Porque la tecnología puede ser una herramienta muy potente, pero al final, la ética y moral de los actos que hagamos con ella, y de los actos que desencadenen su evolución, es la que dicta el camino que queramos seguir.
Edit unas horas más tarde: Añadido el enlace al Instituto de Restauración Funcional que Kilgore montó, gracias al comentario de un lector por LinkedIn.
Simplemente escalofriante. Me has dejado de piedra, de veras. Siempre había pensado, normalmente relacionado con los datos en la nube, lo peligroso que es llegar a que algo de valor para ti dependa de una empresa para la que, en el mejor de los casos, solo eres un cliente. Subes tus fotografías a la nube y allí las almacenas, disponibles desde cualquier sitio para siempre… ¿Para siempre? En el mejor de los casos cuando el servicio cierre o ya no les intereses te permitirán marcharte. En el peor… En el peor perderas tus recuerdos.

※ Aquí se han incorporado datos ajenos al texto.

### src/rtl/bcd_seq_conv.sv
// bcd_seq_conv
//   Multi-cycle signed binary to 6-digit BCD converter (shift-add-3 / double
//   dabble). It processes one magnitude bit per clock and feeds the 6-digit
//   seven-segment display driver.
// Ports
//   sys_clk  in   1      system clock, rising edge
//   sys_rst  in   1      asynchronous active-high reset
//   start    in   1      conversion request, sampled only in IDLE
//   din      in   IN_W   signed two's-complement value
//   busy     out  1      high from the accept edge until the end of DONE
//   done     out  1      one-cycle pulse when bcd/sign/ovf have just updated
//   bcd      out  24     {h_hun,t_tho,tho,hun,ten,unit}, 4 bits per digit
//   sign     out  1      result is negative
//   ovf      out  1      |din| > MAX_VAL, bcd saturated to 0x999999
module bcd_seq_conv #(
  parameter int BIN_W   = 20,
  parameter int IN_W    = 21,
  parameter int MAX_VAL = 999999
) (
  input  logic            sys_clk,
  input  logic            sys_rst,
  input  logic            start,
  input  logic [IN_W-1:0] din,
  output logic            busy,
  output logic            done,
  output logic [23:0]     bcd,
  output logic            sign,
  output logic            ovf
);

  localparam int CNT_W = $clog2(BIN_W);

  typedef enum logic [1:0] {
    S_IDLE  = 2'd0,
    S_LOAD  = 2'd1,
    S_SHIFT = 2'd2,
    S_DONE  = 2'd3
  } state_t;

  state_t r_state;
  state_t w_state_nxt;

  logic [IN_W-1:0]  r_din;
  logic [BIN_W-1:0] r_mag;
  logic [23:0]      r_work;
  logic [CNT_W-1:0] r_cnt;
  logic             r_sign_nxt;
  logic             r_ovf_nxt;
  logic             r_busy;
  logic             r_done;
  logic [23:0]      r_bcd;
  logic             r_sign;
  logic             r_ovf;

  logic             w_busy_nxt;
  logic             w_done_nxt;
  logic             w_last;
  logic [IN_W-1:0]  w_abs;
  logic             w_sat;
  logic [23:0]      w_work_corr;
  logic [23:0]      w_work_shift;
  logic [BIN_W-1:0] w_mag_shift;

  // Add 3 to every BCD nibble that is 5 or more, so the following left shift
  // carries correctly into the next decimal digit.
  function automatic logic [23:0] add3_nibbles(input logic [23:0] v);
    logic [23:0] r;
    logic [3:0]  nib;
    r = 24'd0;
    for (int i = 0; i < 6; i++) begin
      nib = v[4*i +: 4];
      if (nib >= 4'd5) begin
        r[4*i +: 4] = nib + 4'd3;
      end else begin
        r[4*i +: 4] = nib;
      end
    end
    return r;
  endfunction

  // Magnitude in the full input width so the most negative value does not wrap.
  assign w_abs = r_din[IN_W-1] ? (~r_din + {{(IN_W-1){1'b0}}, 1'b1}) : r_din;
  assign w_sat = (w_abs > IN_W'(MAX_VAL));

  // {work, mag} is shifted as one register: the top magnitude bit enters the unit nibble.
  assign w_work_corr  = add3_nibbles(r_work);
  assign w_work_shift = {w_work_corr[22:0], r_mag[BIN_W-1]};
  assign w_mag_shift  = {r_mag[BIN_W-2:0], 1'b0};
  assign w_last       = (r_cnt == CNT_W'(BIN_W - 1));

  // State register.
  always_ff @(posedge sys_clk or posedge sys_rst) begin
    if (sys_rst) begin
      r_state <= S_IDLE;
    end else begin
      r_state <= w_state_nxt;
    end
  end

  // Next-state logic.
  always_comb begin
    w_state_nxt = r_state;
    case (r_state)
      S_IDLE: begin
        if (start) begin
          w_state_nxt = S_LOAD;
        end else begin
          w_state_nxt = S_IDLE;
        end
      end
      S_LOAD: w_state_nxt = S_SHIFT;
      S_SHIFT: begin
        if (w_last) begin
          w_state_nxt = S_DONE;
        end else begin
          w_state_nxt = S_SHIFT;
        end
      end
      S_DONE:  w_state_nxt = S_IDLE;
      default: w_state_nxt = S_IDLE;
    endcase
  end

  // Next values of the busy/done flags, registered below.
  always_comb begin
    w_busy_nxt = 1'b0;
    w_done_nxt = 1'b0;
    case (r_state)
      S_IDLE: begin
        w_busy_nxt = start;
        w_done_nxt = 1'b0;
      end
      S_LOAD: begin
        w_busy_nxt = 1'b1;
        w_done_nxt = 1'b0;
      end
      S_SHIFT: begin
        w_busy_nxt = 1'b1;
        w_done_nxt = w_last;
      end
      S_DONE: begin
        w_busy_nxt = 1'b0;
        w_done_nxt = 1'b0;
      end
      default: begin
        w_busy_nxt = 1'b0;
        w_done_nxt = 1'b0;
      end
    endcase
  end

  // Registered status flags.
  always_ff @(posedge sys_clk or posedge sys_rst) begin
    if (sys_rst) begin
      r_busy <= 1'b0;
      r_done <= 1'b0;
    end else begin
      r_busy <= w_busy_nxt;
      r_done <= w_done_nxt;
    end
  end

  // Conversion datapath; results are published only on the final shift.
  always_ff @(posedge sys_clk or posedge sys_rst) begin
    if (sys_rst) begin
      r_din      <= {IN_W{1'b0}};
      r_mag      <= {BIN_W{1'b0}};
      r_work     <= 24'd0;
      r_cnt      <= {CNT_W{1'b0}};
      r_sign_nxt <= 1'b0;
      r_ovf_nxt  <= 1'b0;
      r_bcd      <= 24'd0;
      r_sign     <= 1'b0;
      r_ovf      <= 1'b0;
    end else begin
      case (r_state)
        S_IDLE: begin
          if (start) begin
            r_din <= din;
          end
        end
        S_LOAD: begin
          r_mag      <= w_sat ? BIN_W'(MAX_VAL) : w_abs[BIN_W-1:0];
          r_ovf_nxt  <= w_sat;
          r_sign_nxt <= r_din[IN_W-1];
          r_work     <= 24'd0;
          r_cnt      <= {CNT_W{1'b0}};
        end
        S_SHIFT: begin
          r_work <= w_work_shift;
          r_mag  <= w_mag_shift;
          r_cnt  <= r_cnt + {{(CNT_W-1){1'b0}}, 1'b1};
          if (w_last) begin
            r_bcd  <= w_work_shift;
            r_sign <= r_sign_nxt;
            r_ovf  <= r_ovf_nxt;
          end
        end
        S_DONE: begin
          r_cnt <= {CNT_W{1'b0}};
        end
        default: begin
          r_cnt <= {CNT_W{1'b0}};
        end
      endcase
    end
  end

  assign busy = r_busy;
  assign done = r_done;
  assign bcd  = r_bcd;
  assign sign = r_sign;
  assign ovf  = r_ovf;

endmodule

### config.mk
export PLATFORM = sky130hd
export DESIGN_NAME = bcd_seq_conv
export DESIGN_NICKNAME = d
export VERILOG_FILES = /design/src/rtl/bcd_seq_conv.sv
export SDC_FILE = /design/constraint.sdc
export NUM_CORES = 1
export LEC_CHECK = 0
export CORE_ASPECT_RATIO = 1.75
export CORE_MARGIN = 1
export CORE_UTILIZATION = 40
export CTS_CLUSTER_DIAMETER = 80
export DETAILED_ROUTE_END_ITERATION = 10
export PLACE_DENSITY = 0.62
export SYNTH_ARGS = -nofsm -noshare
export SYNTH_HDL_FRONTEND = slang
export SYNTH_SLANG_ARGS = --single-unit
### constraint.sdc
create_clock -name sys_clk -period 3.2 [get_ports sys_clk]
set_clock_uncertainty 0.1 [all_clocks]
set_input_delay 0.64 -clock sys_clk [delete_from_list [all_inputs] [get_ports sys_clk]]
set_output_delay 0.64 -clock sys_clk [all_outputs]
set_load 0.03 [all_outputs]
==> flow_summary_export.csv <==
group,metric,value,unit
placed_design,gp_congestion,0.8469,
power,power.leakage,2.568,nW
floorplan,fp.coreArea,12940,µm²
timing,setup_violations,0,
logic_synthesis,avgSynthCellArea,9.974,µm²
logic_synthesis,ys_ff_latch,102,
timing,min_period,2.924,ns
run_status,status,"finished clean",
global_routing,grt_pass1_vias,4019,
timing,final.period_utilization,91.38,%
setup_path,critPathMaxFanout,8,
global_routing,antenna_found_initial,0,
setup_path,ff2ff_path_depth,8,
setup_path,crit-reg2reg-launch,"r_din[2]",
clock_network,insertion_delay,0.35,ns
detailed_routing,drt_pass1_iterations,4,
power,irDropWorstVdd,429.6,µV
global_routing,gr-usage-all-layers,17.57,%
logic_synthesis,yosysSeqAreaShare,48.10,%
setup_path,required,3.38,ns
power,p_per_area,864.8,nW/µm²
global_routing,grt_pass1_wl,18.80,mm
logic_synthesis,synth_top_area_share,48.10,%
clock_network,numCtsBuffers,9,
clock_network,clk_path_buf_depth,2,
logic_synthesis,synth_common_cells,"102 x dfrtp_1, 60 x o21ai_0, 52 x nand2_1",
layout,fin_nets,620,
detailed_routing,detail-route-antenna-nets,0,
power,internal-power,3.368,mW
floorplan,die_w,89.07,µm
min_path,hold_start,"bcd[5]",
setup_path,crit_path_start,"r_din[2]",
logic_synthesis,yosys.area.top_type,"dfrtp_1",
timing,max_slew_margin,59.57,%
global_routing,grt_overflow,0,
layout,fillers,1265,
job,max-cap-violations,0,
floorplan,ios,52,
detailed_routing,first_iter_violations,150,
min_path,hold_depth,2,
setup_path,start_kind,"flop",
logic_synthesis,synth_flop_cell,"dfrtp_1",
timing,rsz0062_at_grt,"false",
logic_synthesis,synth_area,5306,µm²
floorplan,die_area,13750,µm²
power,clkPwrFrac,22.9,%
timing,tightest_slew,0.6058,ns
power,pwr-share-comb,39.8,%
logic_synthesis,synth_cell_types,57,
logic_synthesis,async_reset_ff_share,100.0,%
setup_path,crit_path_end_kind,"flop",
floorplan,initial_core_util,41.02,%
power,p_sw_share,38.56,%
logic_synthesis,synth.area.top_cells,"dfrtp_1 48%, mux2_2 6.4%, o21ai_0 5.7%, ha_1 4.7%, nand2_1 3.7%",
global_routing,grt_max_degree,103,
placed_design,dpl.hpwl,7.770,mm
setup_path,cp_data_arrival_time,3.10,ns
clock_network,cts_tree,"yes",
clock_network,htree_levels,3,
logic_synthesis,yosysWarnings,0,
power,power.total,5.482,mW
logic_synthesis,synth_most_common_cell,"dfrtp_1",
clock_network,clkSinkCount,102,
detailed_routing,wl,11.01,mm
detailed_routing,drc,0,
timing,finalHoldViolations,0,
timing,fin_setup_tns,0,ns
min_path,hold_class,"flop to flop",
timing,fmax,342.0,MHz
placed_design,portBuffers,51,
layout,diodes,0,
logic_synthesis,synth_fp_nets,576,
layout,area_growth,19.45,%
detailed_routing,wl_per_cell,14.64,µm
timing,drv_slew,0,
setup_path,path_class,"flop to flop",
detailed_routing,viasPerCell,5.340,
logic_synthesis,synthCells,532,
floorplan,num_rows,55,
power,switchingPower,2.114,mW
logic_synthesis,synth_edf_count,0,
clock_network,cts_resized,0,
clock_network,clkTransAtPathRegs,0.07,ns
clock_network,post_cts_buffers,0,
clock_network,root_buffer,"clkbuf_16",
detailed_routing,vias,4016,
layout,drive_above_1_share,12.22,%
floorplan,die_h,154.4,µm
clock_network,ctsHoldBuffers,0,
power,seq_power_share,37.3,%
power by group through the flow:
stage          clock network [mW]  logic [mW]  registers (mW)
2_1_floorplan                   0        1.80            1.90
3_3_place_gp                    0        2.15            2.05
3_5_place_dp                    0        2.20            2.06
4_1_cts                      1.28        2.21            2.04
5_1_grt                      1.33        2.45            2.11
6_report                     1.25        2.18            2.04
per-stage QoR:
stage | utilization, % | setup slack, ns | instance area (µm²) | hold WS [ns] | std cells
floorplan | - | 0.4513 | 5310 | 0.3530 | 532
global placement | 46.37 | 0.3293 | 6000 | 0.3613 | 736
detailed placement | 46.37 | 0.2686 | 6000 | 0.3696 | 736
CTS | 48.99 | 0.2652 | 6339 | 0.3852 | 752
global route | 48.99 | 0.003165 | 6339 | 0.4074 | 752
finish | 48.99 | 0.2758 | 6339 | 0.3787 | 752
layout by cell type (no fill, tap or decap), types with 2 or more instances in the layout:
| cell | netlist | routed |
|---|---|---|
| o22ai_1 | 13 | 13 |
| a21oi_1 | 27 | 27 |
| buf_4 | 6 | 11 |
| ha_1 | 20 | 20 |
| bufinv_16 | 0 | 3 |
| nand3b_1 | 2 | 2 |
| a31o_2 | 3 | 3 |
| a31oi_1 | 6 | 6 |
| or4_1 | 3 | 3 |
| o31ai_1 | 2 | 2 |
| nand3_1 | 9 | 9 |
| clkinvlp_4 | 0 | 2 |
| nor4_1 | 2 | 2 |
| inv_1 | 26 | 25 |
| mux2_2 | 30 | 30 |
| nor3b_1 | 12 | 12 |
| nor2b_1 | 3 | 3 |
| mux2i_1 | 3 | 3 |
| xnor2_1 | 17 | 17 |
| or3_1 | 6 | 6 |
| o21ai_0 | 60 | 60 |
| o221ai_1 | 2 | 2 |
| nor2_1 | 26 | 26 |
| clkbuf_1 | 20 | 2 |
| o2bb2ai_1 | 7 | 7 |
| nand4b_1 | 4 | 4 |
| a221o_1 | 5 | 5 |
| nand2b_1 | 8 | 8 |
| clkbuf_16 | 0 | 9 |
| nor3_1 | 18 | 18 |
| dfrtp_1 | 102 | 102 |
| xor2_1 | 9 | 9 |
| or2_2 | 2 | 2 |
| nand2_1 | 52 | 52 |
| clkdlybuf4s50_1 | 0 | 51 |
logic make-up after synthesis:
group | synth area share [%]
AO/OA/AOI/OAI | 15.89
XOR/XNOR | 4.291
adder cells (fa/ha/maj) | 4.716
buffers and inverters | 4.503
flip-flops | 48.10
multiplexers | 6.932
AND/OR/NAND/NOR | 15.56
worst max-delay path, stage by stage, from the launching register on:
cell,delay [ns]
dfrtp_1,0.47
nor4_4,0.40
nand4b_1,0.20
a221o_1,0.38
a221o_1,0.36
o31ai_2,0.26
a21oi_2,0.14
nor3_4,0.35
a221o_1,0.21
final timing paths:
| kind | endpoint | slack, ns |
|---|---|---|
| max reg2reg | r_mag[11] | 0.28 |
| min reg2reg | bcd[5] | 0.38 |
| max | r_mag[11] | 0.28 |
| min in group asynchronous | r_work[6] | 0.67 |
| max in group asynchronous | r_din[1] | 1.87 |
| min | bcd[5] | 0.38 |
state kept, by name (all words and copies together) (netlist names):
register and cells:
bcd 24, r_work 24, r_din 21, r_mag 20, r_cnt 5, r_state 2, busy 1, done 1
ovf 1, r_ovf_nxt 1, r_sign_nxt 1, sign 1
area by class of cell:
class | count | area (µm²) | share of cell area (%)
clock buffers | 11 | 232.7 | 3.672
flip-flops and latches | 102 | 2552 | 40.27
well taps | 171 | 214.0 | 3.375
repair buffers | 63 | 613.1 | 9.672
multi-input cells | 373 | 2515 | 39.68
clock inverters | 5 | 106.4 | 1.678
inverters | 27 | 105.1 | 1.658
metal layers:
layer | global-route usage [%] | vias to the layer above | routed length [µm]
met2 | 32.23 | 71 | 5908
met4 | 7.256 | 0 | 265
met5 | 0 | - | 0
li1 | - | 1972 | -
met3 | 2.668 | 18 | 352
met1 | 19.62 | 1955 | 4478
(Power assumes the default switching activity.)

Pero lo de este caso, mejor dicho, estos casos es mucho más serio. Y lo que más miedo da no es que la empresa decida que la línea de negocio no es viable y la cierre, sino que se niegue a liberar la información, la tecnología, para que todos esas personas puedan buscar por su cuenta ayuda por parte de terceras partes que les permitan seguir siendo independientes.
En definitiva. A veces el futuro me da miedo.
Opino igual Hristomillo. Imagínate la situación…
Porque como bien dices, casos como el vivido con Megaupload son una putada, pero a fin de cuentas, no afectan a algo tan crítico como es la supervivencia del individuo (vale que para muchos supuso pérdidas económicas, pero no es comparable).
Es justo aquí cuando proyectos basados en la filosofía open source ganan adeptos. Meterte dentro del cuerpo algo con licencia propietaria te puede dejar vendido el día de mañana. Las personas suelen ser éticas, pero las compañías no. Solo tienen que ser rentables. Es lo único que les importa (y lamentablemente, están en todo su derecho).
Queda uno sin palabras con esta aberración. No somos más que una estadística. Y que pasará en el futuro cercano cuando la compañía que me instaló mi corazón artificial cierra o cambia su modelo y decide dedicarse, por ejemplo, al negocio funerario… ¡ya tendrá una base de clientes asegurada!
Claro, es justo ese el problema. Que tampoco podemos exigir que sigan con el proyecto si no obtienen los beneficios adecuados (es una empresa privada y tiene todo el derecho del mundo a seguir o no con sus creaciones) pero al menos que la legislación proteja a estos usuarios para que si el día de mañana pasa algo, las patentes se liberen a terceros que en verdad quieren seguir adelante con la idea (bien sea mediante contrato de exclusividad, bien sea mediante algún intermediario que vele por el buen uso de estas patentes).
Porque hablamos de vidas de personas, no del nuevo dispositivo “super chulo” que me he comprado.